Read in | English | Español | Français | Deutsch | Português | Italiano | 日本語 | 한국어 | 简体中文 | 繁體中文 | Nederlands | Filipino | Русский | Svenska | Polski

Nuova comprensione del ubiquitylation

Published on May 10, 2007 at 1:41 PM · No Comments

Risulta là è più di un modo pelare un gene. La Nuova ricerca dalla Rockefeller University suggerisce che due meccanismi unpackaging strettamente connessi del DNA non possano lavorare il pensiero degli scienziati di modo.

Access ad un gene richiede ad una miriade di proteine di funzionare in tandem per sollevare lo shell protettivo della cromatina del DNA aperto, costituita dai complessi delle proteine d'imballaggio dello speciale e del DNA chiamate istoni. La Ricerca nel Laboratorio di David Allis di Biologia e di Epigenetics della Cromatina mette a fuoco sulla comprensione delle modifiche chimiche Code alla proteina threadlike “che pendono dagli istoni. Ma due di queste modifiche d'attivazione, che aggiungono i gruppi chimici chiamati metile e ubiquitin alla lisina dell'amminoacido alle posizioni specifiche sugli istoni vicini, sono capiti male. Almeno, erano.

La ricerca Iniziale dal laboratorio di Allis ha stabilito che queste due modifiche fossero dal punto di vista funzionale relative. Gli Esperimenti hanno indicato che le mutazioni in lievito che ha abolito il ubiquitylation egualmente piombo a perdita di metilazione. Poiché il ubiquitylation ha luogo a lisina 119 su un tipo di istone, chiamato H2B e metilazione ha luogo a lisina 4 su un altro istone, H3, l'individuazione suggerito che le modifiche sugli istoni differenti comunichino a vicenda in un tipo di via di segnalazione. Ma le domande ancora sono rimanere circa la funzione di ciascuna di queste modifiche nell'attivazione della trascrizione.

Jason Tanny, un postdoc nel laboratorio di Allis ed i suoi colleghi risponde ad alcune di queste domande in un articolo di coperchio nell'emissione di Aprile dei Geni e dello Sviluppo. Tanny, primo autore del rapporto, precisato per determinare se il ubiquitylation e la metilazione sono dal punto di vista funzionale equivalenti.

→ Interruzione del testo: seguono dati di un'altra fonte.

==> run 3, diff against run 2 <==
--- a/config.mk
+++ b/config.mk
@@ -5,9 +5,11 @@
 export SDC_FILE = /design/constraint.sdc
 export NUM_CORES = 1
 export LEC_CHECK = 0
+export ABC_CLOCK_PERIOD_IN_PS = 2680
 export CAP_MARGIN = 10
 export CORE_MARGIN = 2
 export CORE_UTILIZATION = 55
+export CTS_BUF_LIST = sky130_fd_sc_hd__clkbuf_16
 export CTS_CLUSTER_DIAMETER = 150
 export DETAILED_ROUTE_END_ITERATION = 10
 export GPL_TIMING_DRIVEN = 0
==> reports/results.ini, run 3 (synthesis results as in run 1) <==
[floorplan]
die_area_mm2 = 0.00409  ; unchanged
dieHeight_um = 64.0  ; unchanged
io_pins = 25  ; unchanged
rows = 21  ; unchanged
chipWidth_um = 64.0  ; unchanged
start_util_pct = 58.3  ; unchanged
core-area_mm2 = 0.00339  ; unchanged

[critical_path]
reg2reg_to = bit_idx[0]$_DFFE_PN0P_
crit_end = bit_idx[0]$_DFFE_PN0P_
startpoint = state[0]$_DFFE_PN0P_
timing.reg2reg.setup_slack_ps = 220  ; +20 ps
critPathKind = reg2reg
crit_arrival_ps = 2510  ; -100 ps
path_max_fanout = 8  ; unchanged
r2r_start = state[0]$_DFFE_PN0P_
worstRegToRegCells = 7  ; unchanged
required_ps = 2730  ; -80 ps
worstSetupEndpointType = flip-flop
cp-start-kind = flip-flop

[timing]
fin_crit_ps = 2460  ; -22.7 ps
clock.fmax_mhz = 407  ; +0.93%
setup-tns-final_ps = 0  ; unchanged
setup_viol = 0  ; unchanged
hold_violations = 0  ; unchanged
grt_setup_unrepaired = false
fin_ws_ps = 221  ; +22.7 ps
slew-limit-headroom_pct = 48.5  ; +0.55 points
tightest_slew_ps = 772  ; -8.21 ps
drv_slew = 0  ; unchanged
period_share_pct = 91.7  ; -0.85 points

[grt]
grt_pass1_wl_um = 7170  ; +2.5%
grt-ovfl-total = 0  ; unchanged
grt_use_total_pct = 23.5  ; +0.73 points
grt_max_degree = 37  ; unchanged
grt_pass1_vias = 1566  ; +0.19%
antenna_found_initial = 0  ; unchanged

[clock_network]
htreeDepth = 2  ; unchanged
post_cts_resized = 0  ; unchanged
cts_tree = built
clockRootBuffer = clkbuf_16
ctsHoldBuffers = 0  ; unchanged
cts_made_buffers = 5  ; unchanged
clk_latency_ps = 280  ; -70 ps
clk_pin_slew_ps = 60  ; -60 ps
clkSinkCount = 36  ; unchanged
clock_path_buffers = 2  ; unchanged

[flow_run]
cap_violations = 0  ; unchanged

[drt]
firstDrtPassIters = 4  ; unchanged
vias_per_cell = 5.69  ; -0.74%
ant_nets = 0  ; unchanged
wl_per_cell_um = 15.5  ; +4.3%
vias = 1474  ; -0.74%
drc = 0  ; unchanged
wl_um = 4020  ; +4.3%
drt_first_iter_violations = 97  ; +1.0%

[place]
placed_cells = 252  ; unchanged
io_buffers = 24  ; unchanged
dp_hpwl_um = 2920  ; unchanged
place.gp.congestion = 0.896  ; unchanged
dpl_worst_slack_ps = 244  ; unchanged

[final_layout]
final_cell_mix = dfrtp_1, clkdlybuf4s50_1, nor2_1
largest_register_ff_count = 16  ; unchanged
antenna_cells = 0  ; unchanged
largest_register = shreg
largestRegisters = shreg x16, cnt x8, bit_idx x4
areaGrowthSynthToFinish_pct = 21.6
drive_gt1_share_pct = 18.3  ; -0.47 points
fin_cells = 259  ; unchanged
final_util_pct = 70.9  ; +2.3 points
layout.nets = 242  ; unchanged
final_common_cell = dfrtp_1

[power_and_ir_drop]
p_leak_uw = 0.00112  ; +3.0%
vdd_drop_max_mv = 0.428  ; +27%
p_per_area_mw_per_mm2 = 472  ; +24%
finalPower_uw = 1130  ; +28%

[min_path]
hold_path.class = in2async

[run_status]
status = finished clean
===== config.mk =====
export PLATFORM = sky130hd
export DESIGN_NAME = fas_spectrum_analyzer
export DESIGN_NICKNAME = d
export VERILOG_FILES = /design/src/rtl/fas_spectrum_analyzer.sv
export SDC_FILE = /design/constraint.sdc
export NUM_CORES = 2
export LEC_CHECK = 0
export CORE_MARGIN = 2
export CORE_UTILIZATION = 45
export DETAILED_ROUTE_END_ITERATION = 10
export GPL_TIMING_DRIVEN = 1
export HOLD_SLACK_MARGIN = 0.05
export PLACE_DENSITY = 0.75
export SLEW_MARGIN = 10
export SYNTH_ARGS = -nofsm -noshare
export SYNTH_HDL_FRONTEND = slang
export SYNTH_SLANG_ARGS = --single-unit

===== constraint.sdc =====
create_clock -name clk -period 8.8 [get_ports clk]
set_input_delay 2.2 -clock clk [delete_from_list [all_inputs] [get_ports clk]]
set_output_delay 2.2 -clock clk [all_outputs]
set_load 0.05 [all_outputs]
--- config.mk ---
export PLATFORM = sky130hd
export DESIGN_NAME = wb_demux_router
export DESIGN_NICKNAME = d
export VERILOG_FILES = /design/src/rtl/wb_demux_router.sv
export SDC_FILE = /design/constraint.sdc
export NUM_CORES = 1
export LEC_CHECK = 0
export CAP_MARGIN = 10
export CELL_PAD_IN_SITES_DETAIL_PLACEMENT = 1
export CELL_PAD_IN_SITES_GLOBAL_PLACEMENT = 2
export CORE_AREA = 2 2 149 151
export CTS_BUF_LIST = sky130_fd_sc_hd__clkbuf_8
export CTS_CLUSTER_DIAMETER = 30
export DETAILED_ROUTE_END_ITERATION = 7
export DIE_AREA = 0 0 151 153
export GPL_TIMING_DRIVEN = 0
export PLACE_DENSITY_LB_ADDON = 0.1
export SETUP_SLACK_MARGIN = 0.2
export SLEW_MARGIN = 20
export SYNTH_ARGS = -nofsm -noshare
export SYNTH_HDL_FRONTEND = slang
export SYNTH_SLANG_ARGS = --single-unit
--- constraint.sdc ---
create_clock -name clk -period 18.7 [get_ports clk]
set_input_delay 4.675 -clock clk [delete_from_list [all_inputs] [get_ports clk]]
set_output_delay 4.675 -clock clk [all_outputs]
set_load 0.03 [all_outputs]
### src/rtl/fsm_symbol_feeder.sv
// Symbol FIFO feeding a downstream 2-bit FSM input: each queued symbol is held
// on sym_out for max(hold_cycles,1) cycles, back-to-back while symbols remain.
module fsm_symbol_feeder #(
  parameter int unsigned DEPTH    = 4,
  parameter int unsigned HOLD_W   = 4,
  parameter logic [1:0]  IDLE_SYM = 2'b00
) (
  input  logic                      clk,
  input  logic                      reset_n,
  input  logic                      in_valid,
  input  logic [1:0]                in_sym,
  output logic                      in_ready,
  input  logic [HOLD_W-1:0]         hold_cycles,
  input  logic                      flush,
  output logic [1:0]                sym_out,
  output logic                      sym_active,
  output logic [$clog2(DEPTH):0]    fifo_count
);

  localparam int unsigned AW = $clog2(DEPTH);
  localparam int unsigned CW = AW + 1;

  typedef enum logic {IDLE, HOLD} state_t;

  state_t              state;
  state_t              state_next;
  logic [1:0]          mem [DEPTH];
  logic [AW-1:0]       wr_ptr;
  logic [AW-1:0]       rd_ptr;
  logic [HOLD_W-1:0]   hold_cnt;
  logic [HOLD_W-1:0]   hold_next;
  logic [HOLD_W-1:0]   hold_load;
  logic [1:0]          sym_next;
  logic                active_next;
  logic                push;
  logic                pop;

  assign in_ready  = (fifo_count < CW'(DEPTH)) && !flush;
  assign push      = in_valid && in_ready;
  // hold_cycles == 0 behaves as 1, so the reload value saturates at zero
  assign hold_load = (hold_cycles == '0) ? '0 : hold_cycles - HOLD_W'(1);

  always_ff @(posedge clk) begin
    if (!reset_n) begin
      state <= IDLE;
    end else if (flush) begin
      state <= IDLE;
    end else begin
      state <= state_next;
    end
  end

  always_comb begin
    state_next = state;
    pop        = 1'b0;
    case (state)
      IDLE: begin
        if (fifo_count != '0) begin
          pop        = 1'b1;
          state_next = HOLD;
        end
      end
      HOLD: begin
        if (hold_cnt == '0) begin
          if (fifo_count != '0) begin
            pop = 1'b1;
          end else begin
            state_next = IDLE;
          end
        end
      end
      default: state_next = IDLE;
    endcase
  end

  always_comb begin
    sym_next    = sym_out;
    active_next = sym_active;
    hold_next   = hold_cnt;
    if (pop) begin
      sym_next    = mem[rd_ptr];
      active_next = 1'b1;
      hold_next   = hold_load;
    end else if (state == HOLD && hold_cnt != '0) begin
      hold_next = hold_cnt - HOLD_W'(1);
    end else if (state == HOLD) begin
      sym_next    = IDLE_SYM;
      active_next = 1'b0;
    end
  end

  always_ff @(posedge clk) begin
    if (push) begin
      mem[wr_ptr] <= in_sym;
    end
  end

  always_ff @(posedge clk) begin
    if (!reset_n || flush) begin
      wr_ptr     <= '0;
      rd_ptr     <= '0;
      fifo_count <= '0;
      hold_cnt   <= '0;
      sym_out    <= IDLE_SYM;
      sym_active <= 1'b0;
    end else begin
      if (push) begin
        wr_ptr <= wr_ptr + AW'(1);
      end
      if (pop) begin
        rd_ptr <= rd_ptr + AW'(1);
      end
      case ({push, pop})
        2'b10:   fifo_count <= fifo_count + CW'(1);
        2'b01:   fifo_count <= fifo_count - CW'(1);
        default: fifo_count <= fifo_count;
      endcase
      hold_cnt   <= hold_next;
      sym_out    <= sym_next;
      sym_active <= active_next;
    end
  end

endmodule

Facendo Uso del lievito di fissione come modello, Tanny ha creato una mutazione in istone H2B che ha tramortito il suo sito di ubiquitylation su lisina 119 ed ha trovato che la metilazione su H3 egualmente è stata alterata, confermante la relazione fra le due modifiche. Egualmente ha trovato che le celle con i difetti in ubiquitylation sono diventato non sane: Le celle di lievito mutanti si sono sviluppate più lentamente delle loro celle normali della sorella.

“Se le celle sono malate, sarebbe perché state tramortendo questa via che piombo dal ubiquitylation a metilazione, “dite Tanny. 'così abbiamo pensato che quello tramortire la metilazione egualmente rendesse alle celle malato.„ Ma quando Tanny ha tramortito un gene chiamato set1, che ha abolito la metilazione su H3 senza pregiudicare il ubiquitylation su H2B, la crescita normale delle cellule era indenne. Così il ubiquitylation di H2B stava funzionando controcorrente da metilazione della lisina H3. Tanny ragione per cui il ubiquitylation stava funzionando in una via separata e stava pregiudicando la crescita delle cellule.

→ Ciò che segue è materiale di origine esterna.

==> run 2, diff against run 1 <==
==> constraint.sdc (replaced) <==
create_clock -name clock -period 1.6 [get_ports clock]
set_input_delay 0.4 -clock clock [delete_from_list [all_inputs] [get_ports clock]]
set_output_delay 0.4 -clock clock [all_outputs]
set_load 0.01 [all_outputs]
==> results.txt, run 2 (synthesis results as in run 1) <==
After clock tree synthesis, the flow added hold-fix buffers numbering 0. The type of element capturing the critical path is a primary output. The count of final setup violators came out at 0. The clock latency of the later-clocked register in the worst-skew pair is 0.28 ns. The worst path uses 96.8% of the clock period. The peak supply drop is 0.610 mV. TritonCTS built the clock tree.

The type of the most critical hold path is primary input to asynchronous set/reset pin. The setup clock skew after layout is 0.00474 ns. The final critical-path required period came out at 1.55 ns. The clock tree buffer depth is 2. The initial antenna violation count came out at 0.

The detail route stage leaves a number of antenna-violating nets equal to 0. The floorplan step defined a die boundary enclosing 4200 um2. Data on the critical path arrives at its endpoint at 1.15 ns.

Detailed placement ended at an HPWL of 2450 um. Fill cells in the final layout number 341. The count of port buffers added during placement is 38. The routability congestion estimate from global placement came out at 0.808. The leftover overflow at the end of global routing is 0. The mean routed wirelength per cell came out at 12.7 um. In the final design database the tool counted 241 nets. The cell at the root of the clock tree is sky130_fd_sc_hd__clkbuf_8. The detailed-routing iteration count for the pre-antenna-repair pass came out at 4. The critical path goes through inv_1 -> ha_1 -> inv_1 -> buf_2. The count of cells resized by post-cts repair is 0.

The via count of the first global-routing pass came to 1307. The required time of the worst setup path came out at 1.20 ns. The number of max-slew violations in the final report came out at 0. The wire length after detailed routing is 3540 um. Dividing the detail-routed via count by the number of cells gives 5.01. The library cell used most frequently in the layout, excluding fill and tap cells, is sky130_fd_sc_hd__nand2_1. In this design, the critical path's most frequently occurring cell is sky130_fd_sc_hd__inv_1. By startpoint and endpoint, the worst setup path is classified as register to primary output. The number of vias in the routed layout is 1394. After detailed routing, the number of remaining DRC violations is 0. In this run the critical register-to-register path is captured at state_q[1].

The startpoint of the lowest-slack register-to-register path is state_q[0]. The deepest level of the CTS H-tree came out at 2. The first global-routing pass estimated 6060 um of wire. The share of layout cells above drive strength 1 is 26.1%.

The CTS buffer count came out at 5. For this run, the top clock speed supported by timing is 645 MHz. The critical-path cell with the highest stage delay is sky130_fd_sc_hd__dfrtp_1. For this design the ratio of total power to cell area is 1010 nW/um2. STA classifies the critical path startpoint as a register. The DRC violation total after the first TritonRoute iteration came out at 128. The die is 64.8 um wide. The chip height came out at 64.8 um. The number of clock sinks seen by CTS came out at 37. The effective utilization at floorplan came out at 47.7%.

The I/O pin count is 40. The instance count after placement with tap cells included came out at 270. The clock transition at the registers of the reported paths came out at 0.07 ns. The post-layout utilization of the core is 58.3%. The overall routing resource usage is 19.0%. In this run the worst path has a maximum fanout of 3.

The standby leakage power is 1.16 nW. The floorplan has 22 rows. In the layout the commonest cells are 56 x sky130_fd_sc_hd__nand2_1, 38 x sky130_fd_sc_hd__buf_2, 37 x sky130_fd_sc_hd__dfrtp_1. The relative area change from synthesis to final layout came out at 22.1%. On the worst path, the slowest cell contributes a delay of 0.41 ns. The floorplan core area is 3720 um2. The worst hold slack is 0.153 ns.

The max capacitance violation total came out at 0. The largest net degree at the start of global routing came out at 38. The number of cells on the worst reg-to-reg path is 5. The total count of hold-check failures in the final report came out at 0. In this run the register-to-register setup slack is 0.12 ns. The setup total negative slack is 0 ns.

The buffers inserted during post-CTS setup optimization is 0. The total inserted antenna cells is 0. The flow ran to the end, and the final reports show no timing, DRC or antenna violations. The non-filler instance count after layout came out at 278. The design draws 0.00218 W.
`config.mk`:
```
export PLATFORM = sky130hd
export DESIGN_NAME = vga_gain_serializer_flat
export DESIGN_NICKNAME = d
export VERILOG_FILES = /design/src/rtl/vga_gain_serializer_if.sv /design/src/rtl/vga_gain_serializer.sv /design/src/flat_wrapper.sv
export SDC_FILE = /design/constraint.sdc
export NUM_CORES = 1
export LEC_CHECK = 0
export CORE_MARGIN = 2
export CORE_UTILIZATION = 45
export DETAILED_ROUTE_END_ITERATION = 8
export DONT_BUFFER_PORTS = 1
export PLACE_DENSITY = 0.65
export SLEW_MARGIN = 15
export SYNTH_ARGS = -nofsm -noshare
export SYNTH_HDL_FRONTEND = slang
export SYNTH_SLANG_ARGS = --single-unit
```
`constraint.sdc`:
```
create_clock -name clk -period 2.1 [get_ports clk]
set_input_delay 0.105 -clock clk [delete_from_list [all_inputs] [get_ports clk]]
set_output_delay 0.105 -clock clk [all_outputs]
set_load 0.005 [all_outputs]
```
`src/rtl/vga_gain_serializer_if.sv`:
```
// Gain handshake and 3-wire VGA serial bus between the AGC side and the serializer.
interface vga_gain_serializer_if;
  logic [5:0] gain_code;
  logic       gain_valid;
  logic       gain_ready;
  logic       spi_sclk;
  logic       spi_sdata;
  logic       spi_sen_n;
  logic       busy;
  logic [5:0] applied_gain;
  logic       frame_done;

  modport master (
    output gain_code, gain_valid,
    input  gain_ready, spi_sclk, spi_sdata, spi_sen_n, busy, applied_gain, frame_done
  );

  modport slave (
    input  gain_code, gain_valid,
    output gain_ready, spi_sclk, spi_sdata, spi_sen_n, busy, applied_gain, frame_done
  );
endinterface

```
`src/rtl/vga_gain_serializer.sv`:
```
// Maps the AGC gain code onto the three VGA stage fields and shifts them out MSB first.
// Define VGA_PARITY_EN to append an even-parity bit (17-bit frames).
module vga_gain_serializer #(
  parameter int         DIV    = 2,
  parameter logic [2:0] HEADER = 3'b101
) (
  input logic                    clk,
  input logic                    RESETn,
  vga_gain_serializer_if.slave   bus
);

`ifdef VGA_PARITY_EN
  localparam int NBITS = 17;
`else
  localparam int NBITS = 16;
`endif

  localparam logic [3:0] DIV_LAST = 4'(DIV - 1);
  localparam logic [4:0] BIT_LAST = 5'(NBITS - 1);

  typedef enum logic [1:0] {IDLE, SHIFT, HOLD, GAP} state_t;

  state_t           state, next_state;
  logic [3:0]       div_cnt;
  logic [4:0]       bit_cnt;
  logic             phase_hi;
  logic [NBITS-1:0] shreg;
  logic [5:0]       code_lat;
  logic [5:0]       applied_q;
  logic             div_last;

  logic [5:0]       diff10, diff20;
  logic [4:0]       vga1;
  logic [3:0]       vga2, vga3;
  logic [15:0]      payload;
  logic [NBITS-1:0] frame;

  assign div_last = (div_cnt == DIV_LAST);
  assign diff10   = bus.gain_code - 6'd10;
  assign diff20   = bus.gain_code - 6'd20;

  // Gain ladder: vga3 fills first, then vga2, then vga1, saturating at code 38.
  always_comb begin
    vga1 = '0;
    vga2 = '0;
    vga3 = '0;
    if (bus.gain_code < 6'd10) begin
      vga3 = bus.gain_code[3:0];
    end else if (bus.gain_code < 6'd20) begin
      vga2 = diff10[3:0];
      vga3 = 4'd10;
    end else if (bus.gain_code < 6'd39) begin
      vga1 = diff20[4:0];
      vga2 = 4'd10;
      vga3 = 4'd10;
    end else begin
      vga1 = 5'd18;
      vga2 = 4'd10;
      vga3 = 4'd10;
    end
  end

  assign payload = {HEADER, vga1, vga2, vga3};
`ifdef VGA_PARITY_EN
  assign frame = {payload, ^payload};
`else
  assign frame = payload;
`endif

  always_ff @(posedge clk) begin
    if (!RESETn) state <= IDLE;
    else         state <= next_state;
  end

  always_comb begin
    next_state = state;
    case (state)
      IDLE:  if (bus.gain_valid) next_state = SHIFT;
      SHIFT: if (div_last && phase_hi && bit_cnt == BIT_LAST) next_state = HOLD;
      HOLD:  if (div_last) next_state = GAP;
      GAP:   if (div_last) next_state = IDLE;
      default: next_state = IDLE;
    endcase
  end

  // Bit advance happens on the sclk high-to-low step, so data only moves while sclk is low.
  always_ff @(posedge clk) begin
    if (!RESETn) begin
      div_cnt   <= '0;
      bit_cnt   <= '0;
      phase_hi  <= 1'b0;
      shreg     <= '0;
      code_lat  <= '0;
      applied_q <= 6'd63;
    end else begin
      case (state)
        IDLE: begin
          div_cnt  <= '0;
          bit_cnt  <= '0;
          phase_hi <= 1'b0;
          if (bus.gain_valid) begin
            shreg    <= frame;
            code_lat <= bus.gain_code;
          end
        end
        SHIFT: begin
          if (div_last) begin
            div_cnt  <= '0;
            phase_hi <= ~phase_hi;
            if (phase_hi && bit_cnt != BIT_LAST) begin
              bit_cnt <= bit_cnt + 5'd1;
              shreg   <= {shreg[NBITS-2:0], 1'b0};
            end
          end else begin
            div_cnt <= div_cnt + 4'd1;
          end
        end
        default: begin
          phase_hi <= 1'b0;
          div_cnt  <= div_last ? 4'd0 : div_cnt + 4'd1;
          if (state == GAP && div_last) applied_q <= code_lat;
        end
      endcase
    end
  end

  always_comb begin
    bus.gain_ready   = (state == IDLE);
    bus.busy         = (state != IDLE);
    bus.spi_sclk     = (state == SHIFT) && phase_hi;
    bus.spi_sen_n    = !((state == SHIFT) || (state == HOLD));
    bus.spi_sdata    = ((state == SHIFT) || (state == HOLD)) ? shreg[NBITS-1] : 1'b0;
    bus.frame_done   = (state == GAP) && div_last;
    bus.applied_gain = applied_q;
  end

endmodule

```
`src/flat_wrapper.sv`:
```
// flat-port wrapper written by rule: the top's interface ports become plain ports
module vga_gain_serializer_flat 
#(
  parameter int         DIV    = 2,
  parameter logic [2:0] HEADER = 3'b101
)
  (clk, RESETn, bus_gain_code, bus_gain_valid, bus_gain_ready, bus_spi_sclk, bus_spi_sdata, bus_spi_sen_n, bus_busy, bus_applied_gain, bus_frame_done);
  vga_gain_serializer_if bus_i ();
  input logic clk;
  input logic RESETn;
  input wire logic [$bits(bus_i.gain_code)-1:0] bus_gain_code;
  input wire logic [$bits(bus_i.gain_valid)-1:0] bus_gain_valid;
  output wire logic [$bits(bus_i.gain_ready)-1:0] bus_gain_ready;
  output wire logic [$bits(bus_i.spi_sclk)-1:0] bus_spi_sclk;
  output wire logic [$bits(bus_i.spi_sdata)-1:0] bus_spi_sdata;
  output wire logic [$bits(bus_i.spi_sen_n)-1:0] bus_spi_sen_n;
  output wire logic [$bits(bus_i.busy)-1:0] bus_busy;
  output wire logic [$bits(bus_i.applied_gain)-1:0] bus_applied_gain;
  output wire logic [$bits(bus_i.frame_done)-1:0] bus_frame_done;
  assign bus_i.gain_code = bus_gain_code;
  assign bus_i.gain_valid = bus_gain_valid;
  assign bus_gain_ready = bus_i.gain_ready;
  assign bus_spi_sclk = bus_i.spi_sclk;
  assign bus_spi_sdata = bus_i.spi_sdata;
  assign bus_spi_sen_n = bus_i.spi_sen_n;
  assign bus_busy = bus_i.busy;
  assign bus_applied_gain = bus_i.applied_gain;
  assign bus_frame_done = bus_i.frame_done;
  vga_gain_serializer #(.DIV(DIV), .HEADER(HEADER)) u_core (.clk(clk), .RESETn(RESETn), .bus(bus_i));
endmodule
```
==> metrics.txt <==
# TYPE chip_impl_metric gauge
chip_impl_metric{name="power.density",unit="nW/um2"} 1210
chip_impl_metric{name="p_leak",unit="nW"} 0.977
chip_impl_metric{name="synthesis.nets",unit=""} 258
chip_impl_metric{name="final.setup_skew",unit="ps"} 3.55
chip_impl_metric{name="place.port_buffers",unit=""} 0
chip_impl_metric{name="clk_pin_slew",unit="ps"} 70
chip_impl_metric{name="dieWidth",unit="um"} 72.4
chip_impl_metric{name="cpPeakStageDelay",unit="ps"} 330
chip_impl_info{name="layout.cells.most_common",value="dfxtp_1"} 1
chip_impl_metric{name="final_max_slew_viols",unit=""} 0
chip_impl_metric{name="timing.final.hold_violations",unit=""} 0
chip_impl_metric{name="count_of_pins_on_the_block_boundary",unit=""} 21
chip_impl_metric{name="totalPowerFinal",unit="W"} 0.00278
chip_impl_metric{name="hold_slack",unit="ps"} 42.6
chip_impl_metric{name="effective_utilization_at_floorplan",unit="%"} 47.4
chip_impl_metric{name="synth_top_cell_area_share",unit="%"} 38.0
chip_impl_info{name="timing_worst_setup_path_type",value="register to register"} 1
chip_impl_metric{name="syn-cell-area",unit="um2"} 2110
chip_impl_metric{name="p_sw_share",unit="%"} 36.2
chip_impl_info{name="critPathLaunch",value="u_core.bit_cnt[0]"} 1
chip_impl_metric{name="die-height",unit="um"} 72.4
chip_impl_metric{name="fin_tns_setup",unit="ps"} 0
chip_impl_metric{name="globalRoute.totalOverflow",unit=""} 0
chip_impl_metric{name="worstPathRequired",unit="ps"} 2300
chip_impl_metric{name="area.growth.synth_to_final",unit="%"} 8.67
chip_impl_metric{name="worstSkewPairLatency",unit="ps"} 290
chip_impl_info{name="yosys.area.top_type",value="dfxtp_1"} 1
chip_impl_metric{name="cts-buffers-inserted",unit=""} 5
chip_impl_metric{name="edff_count_synth",unit=""} 0
chip_impl_info{name="timing.critical_path.slowest_stage_cell",value="dfxtp_1"} 1
chip_impl_info{name="crit_path_cells",value="ha_1 > and3_1 > ha_1 > nand3b_1 > o21ai_4 > buf_4 > a21oi_1 > a311oi_1"} 1
chip_impl_metric{name="power.sequential.fraction",unit="%"} 37.2
chip_impl_metric{name="sequential_share_of_the_synthesized_area",unit="%"} 38.0
chip_impl_metric{name="fp.dieArea",unit="um2"} 5240
chip_impl_metric{name="number_of_hold_repair_buffers_added_at_the_cts_stage",unit=""} 8
chip_impl_metric{name="first_global_vias",unit=""} 1569
chip_impl_metric{name="hold_path_depth",unit=""} 2
chip_impl_info{name="synth_ff_type",value="dfxtp_1"} 1
chip_impl_metric{name="drt_wl_total",unit="mm"} 4.38
chip_impl_metric{name="postCtsSetupRepairBufs",unit=""} 0
chip_impl_info{name="hp-start",value="RESETn"} 1
chip_impl_metric{name="route.detailed.drc",unit=""} 0
chip_impl_metric{name="dp_hpwl",unit="mm"} 2.99
chip_impl_metric{name="postSynthAreaPerCell",unit="um2"} 8.96
chip_impl_metric{name="reg2regPathDepth",unit=""} 8
chip_impl_metric{name="net_switching_power",unit="W"} 0.00101
chip_impl_metric{name="cp_max_fanout",unit=""} 8
chip_impl_metric{name="yosysWarnings",unit=""} 0
chip_impl_info{name="worst_r2r_startpoint",value="u_core.bit_cnt[0]"} 1
chip_impl_metric{name="crit_arrival",unit="ps"} 2170
chip_impl_metric{name="clock_tree.buffer_depth",unit=""} 2
chip_impl_metric{name="cell_internal_pwr",unit="W"} 0.00177
chip_impl_metric{name="fraction_of_synthesis_flops_using_an_asynchronous_set_or_reset_pin",unit="%"} 0
chip_impl_metric{name="irDropWorstVdd",unit="mV"} 0.435
chip_impl_metric{name="rows",unit=""} 24
chip_impl_metric{name="number_of_endpoints_failing_setup_at_the_final_stage",unit=""} 0
chip_impl_metric{name="route.detailed.wl_per_inst",unit="um"} 14.9
chip_impl_info{name="cell_mode_on_critical_path",value="ha_1"} 1
chip_impl_info{name="most-common-layout-cells",value="40 x dfxtp_1, 32 x nand2_1, 19 x nand3_1, 16 x a21oi_1, 15 x mux2i_1"} 1
chip_impl_metric{name="grt_usage",unit="%"} 18.4
chip_impl_info{name="status",value="finished, final reports clean"} 1
chip_impl_metric{name="syn-instance-count",unit=""} 235
chip_impl_metric{name="via_count",unit=""} 1641
chip_impl_metric{name="tightest_slew",unit="ps"} 996
chip_impl_info{name="unrepaired_setup_endpoints_after_global_routing",value="no"} 1
chip_impl_metric{name="cts_num_sinks",unit=""} 40
chip_impl_info{name="endpoint_kind",value="register"} 1
chip_impl_metric{name="antenna-diode-count",unit=""} 0
chip_impl_info{name="clock_tree_from_tritoncts",value="yes"} 1
chip_impl_metric{name="grt_max_degree",unit=""} 28
chip_impl_metric{name="postCtsResizedCells",unit=""} 0
chip_impl_metric{name="ys_seq_elements",unit=""} 40
chip_impl_metric{name="pwr-share-clk",unit="%"} 22.1
chip_impl_metric{name="relSlewSlack",unit="%"} 33.4
chip_impl_metric{name="antenna_left",unit=""} 0
chip_impl_metric{name="cts.htree.levels",unit=""} 2
chip_impl_metric{name="post_detailed_route_via_to_cell_ratio",unit=""} 5.56
chip_impl_metric{name="routabilityCongestion",unit=""} 0.863
chip_impl_metric{name="post_route_clock_period_utilization",unit="%"} 93.7
chip_impl_info{name="setup.worst_path.start_class",value="register"} 1
chip_impl_info{name="clock-root-buffer",value="clkbuf_8"} 1
chip_impl_metric{name="synthDistinctLibCells",unit=""} 49
chip_impl_metric{name="cap_viol_max_count",unit=""} 0
chip_impl_metric{name="drt_first_iter_violations",unit=""} 121
chip_impl_metric{name="final_layout_size_suffix_gt1_share",unit="%"} 8.64
chip_impl_metric{name="core_region_area",unit="um2"} 4440
chip_impl_metric{name="timing.final.crit_period",unit="ps"} 1970
chip_impl_metric{name="drt_pre_antenna_iters",unit=""} 4
chip_impl_metric{name="finalNetCount",unit=""} 265
chip_impl_info{name="synthTopCellsByArea",value="dfxtp_1 38%, ha_1 8.3%, mux2i_1 7.1%"} 1
chip_impl_metric{name="p_comb_share",unit="%"} 40.7
chip_impl_info{name="worstHoldPathType",value="input pin to register"} 1
chip_impl_metric{name="grt_pass1_wl",unit="mm"} 7.40
chip_impl_metric{name="grt_antenna_before_repair",unit=""} 0
chip_impl_metric{name="maxClockFrequency",unit="MHz"} 508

Tanny ha usato un'analisi di immunoprecipitazione del cromosoma per determinare dove il RNA polimerasi, il grande commputer della proteina che copia il DNA in RNA, è situato in questi geni. Ha trovato che il RNA polimerasi non ha avuto problema ottenere al promotore del gene, il primo punto nella trascrizione, ma c'erano problemi a valle, all'organismo del gene.